JAMES HAMILTON LANGDON YORKE
Anne Eastham spoke about her grandfather, James Hamilton Langdon Yorke, known to his family as Tony. He was born in New Zealand but returned to Pembrokeshire on inheriting the Langton estate from an aunt. Tony joined the Pembroke Yeomanry prior to the war and embarked for service in Egypt in 1916. The Pembroke Yeomanry became part of the 24th Battalion, the Welsh Regiment in 1917. Captain Yorke took part in the fighting that led to the capture of Jerusalem from the Ottoman Turks. He was awarded the Military Cross for “conspicuous gallantry and devotion to duty. When part of the line was driven back by the enemy, he rapidly reorganised the situation with great skill under very heavy shell and machine gun fire. He showed splendid leadership and initiative”. He was killed in action on 27 December 1917 and is buried in Jerusalem War Cemetery. There is a memorial to him in Spittal church.
LIONEL THOMAS OF TREHALE
Harry Boggis-Rolfe talked about Lionel Thomas of Trehale. He enlisted as a cadet on the outbreak of war and was commissioned into the Welsh Regiment from the Artists’ Rifles in 1916. (The Artists’ Rifles was used as an officer training unit during both world wars.) He was posted to France in December 1916. He was killed in action on 20 September 1917 during the Third Battle of Ypres (or Passchendaele) while serving with the Machine Gun Corps. He was just 19 years old. He is buried in the Hooge Crater Cemetery in Belgium. After the war, his family paid for the restoration of St Teilo’s church, Llandeloy in his memory.
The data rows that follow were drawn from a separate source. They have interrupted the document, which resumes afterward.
**src/rtl/cond_unit.sv**
```systemverilog
// Execute-stage condition unit: holds the {N,Z,C,V} flag register, evaluates the
// instruction condition field and gates side effects of failed instructions.
module cond_unit #(
    parameter int unsigned CNT_W = 16
) (
    input  logic             clk,
    input  logic             reset,
    input  logic             stall_e,
    input  logic             flush_e,
    input  logic [3:0]       alu_flags,
    input  logic [3:0]       cond_e,
    input  logic [1:0]       flag_w_e,
    input  logic             pcs_e,
    input  logic             reg_w_e,
    input  logic             mem_w_e,
    input  logic             no_write_e,
    input  logic             clr_cnt,
    output logic             pc_src_e,
    output logic             reg_write_e,
    output logic             mem_write_e,
    output logic             cond_ex_e,
    output logic [3:0]       flags_q,
    output logic             carry_in,
    output logic [CNT_W-1:0] exec_cnt,
    output logic [CNT_W-1:0] skip_cnt
);

    localparam int unsigned FLAG_W = 4;
    localparam logic [CNT_W-1:0] CNT_MAX = {CNT_W{1'b1}};

    // Conditions come in complementary pairs; cond_e[0] selects the inverted sense.
    typedef enum logic [2:0] {
        CB_EQ = 3'd0,
        CB_CS = 3'd1,
        CB_MI = 3'd2,
        CB_VS = 3'd3,
        CB_HI = 3'd4,
        CB_GE = 3'd5,
        CB_GT = 3'd6,
        CB_AL = 3'd7
    } cond_base_e;

    logic              n_flag;
    logic              z_flag;
    logic              c_flag;
    logic              v_flag;
    cond_base_e        base_sel;
    logic              base_pass;
    logic              valid;
    logic              upd;
    logic [FLAG_W-1:0] flags_d;
    logic [CNT_W-1:0]  exec_cnt_q;
    logic [CNT_W-1:0]  exec_cnt_d;
    logic [CNT_W-1:0]  skip_cnt_q;
    logic [CNT_W-1:0]  skip_cnt_d;

    assign n_flag   = flags_q[3];
    assign z_flag   = flags_q[2];
    assign c_flag   = flags_q[1];
    assign v_flag   = flags_q[0];
    assign base_sel = cond_base_e'(cond_e[3:1]);

    // Condition evaluation against the pre-edge flag register.
    always_comb begin
        base_pass = 1'b0;
        case (base_sel)
            CB_EQ:   base_pass = z_flag;
            CB_CS:   base_pass = c_flag;
            CB_MI:   base_pass = n_flag;
            CB_VS:   base_pass = v_flag;
            CB_HI:   base_pass = c_flag & ~z_flag;
            CB_GE:   base_pass = (n_flag == v_flag);
            CB_GT:   base_pass = ~z_flag & (n_flag == v_flag);
            CB_AL:   base_pass = 1'b1;
            default: base_pass = 1'b0;
        endcase
        cond_ex_e = (base_sel == CB_AL) ? 1'b1 : (base_pass ^ cond_e[0]);
    end

    assign valid = ~flush_e & ~stall_e;
    assign upd   = valid & cond_ex_e;

    // Side-effect gating; stall is left to the hazard unit.
    assign pc_src_e    = pcs_e & cond_ex_e & ~flush_e;
    assign reg_write_e = reg_w_e & cond_ex_e & ~no_write_e & ~flush_e;
    assign mem_write_e = mem_w_e & cond_ex_e & ~flush_e;

    // N,Z and C,V are written as independent groups.
    always_comb begin
        flags_d = flags_q;
        if (upd && flag_w_e[1]) begin
            flags_d[3:2] = alu_flags[3:2];
        end
        if (upd && flag_w_e[0]) begin
            flags_d[1:0] = alu_flags[1:0];
        end
    end

    // Saturating instruction counters; clear has priority over increment.
    always_comb begin
        exec_cnt_d = exec_cnt_q;
        skip_cnt_d = skip_cnt_q;
        if (clr_cnt) begin
            exec_cnt_d = '0;
            skip_cnt_d = '0;
        end else if (valid) begin
            if (cond_ex_e && (exec_cnt_q != CNT_MAX)) begin
                exec_cnt_d = exec_cnt_q + CNT_W'(1);
            end
            if (!cond_ex_e && (skip_cnt_q != CNT_MAX)) begin
                skip_cnt_d = skip_cnt_q + CNT_W'(1);
            end
        end
    end

    always_ff @(posedge clk) begin
        if (reset) begin
            flags_q    <= '0;
            exec_cnt_q <= '0;
            skip_cnt_q <= '0;
        end else begin
            flags_q    <= flags_d;
            exec_cnt_q <= exec_cnt_d;
            skip_cnt_q <= skip_cnt_d;
        end
    end

    assign carry_in = flags_q[1];
    assign exec_cnt = exec_cnt_q;
    assign skip_cnt = skip_cnt_q;

endmodule
```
THE JOHNS BROTHERS OF MANOROWEN
Edward Perkins spoke about the Johns family of Manor Owen. Five of their sons served as officers during the war. Owen fought on the Western Front, winning the Military Cross in 1916. He was killed in action on 28 June 1916 while serving with 133rd Trench Mortar Battery, Royal Field Artillery during the preparations for the Battle of the Somme. His brother Herbert also won a MC while serving with the Royal Artillery. One of the four survivors, Mortimer Johns, was deeply affected by his experiences and lived a lonely outdoor existence in a hut after the war. Two of the daughters served as nurses and one met her future husband while serving.
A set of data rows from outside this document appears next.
--- config.mk ---
export PLATFORM = sky130hd
export DESIGN_NAME = draw_bird_flat
export DESIGN_NICKNAME = d
export VERILOG_FILES = /design/src/rtl/bird_pkg.sv /design/src/rtl/vga_if.sv /design/src/rtl/bird_physics.sv /design/src/rtl/draw_bird.sv /design/src/flat_wrapper.sv
export SDC_FILE = /design/constraint.sdc
export NUM_CORES = 1
export LEC_CHECK = 0
export CAP_MARGIN = 20
export CORE_UTILIZATION = 40
export CTS_BUF_LIST = sky130_fd_sc_hd__clkbuf_4 sky130_fd_sc_hd__clkbuf_8 sky130_fd_sc_hd__clkbuf_16
export DETAILED_ROUTE_END_ITERATION = 10
export GPL_ROUTABILITY_DRIVEN = 0
export PLACE_DENSITY = 0.65
export SYNTH_ARGS = -nofsm -noshare
export SYNTH_HDL_FRONTEND = slang
export SYNTH_HIERARCHICAL = 1
export SYNTH_SLANG_ARGS = --single-unit
--- constraint.sdc ---
create_clock -name clk -period 7.3 [get_ports clk]
set_input_delay 1.46 -clock clk [delete_from_list [all_inputs] [get_ports clk]]
set_output_delay 1.46 -clock clk [all_outputs]
set_load 0.01 [all_outputs]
Adrian James talked about his grandfather, Tom James. He was conscripted into the Royal Field Artillery and served as a Gunner on the Western Front during 1917-18. Tom James kept a diary during the war and Adrian illustrated his presentation with extracts from the diary and post cards sent home from Bulford Camp, where Tom trained, and from France. Tom was hospitalised twice, the second time after being wounded in action. Adrian noted that strangely there was no entry in the diary for 11 November 1918, the day the war ended. He recovered from his wounds and went on to serve as part of the British Army of Occupation in Germany after the Armistice. He was demobbed in 1919 and return to Pembroke Dock. He died in 1953.
The Society hopes to publish some of this material in a future copy of the Journal.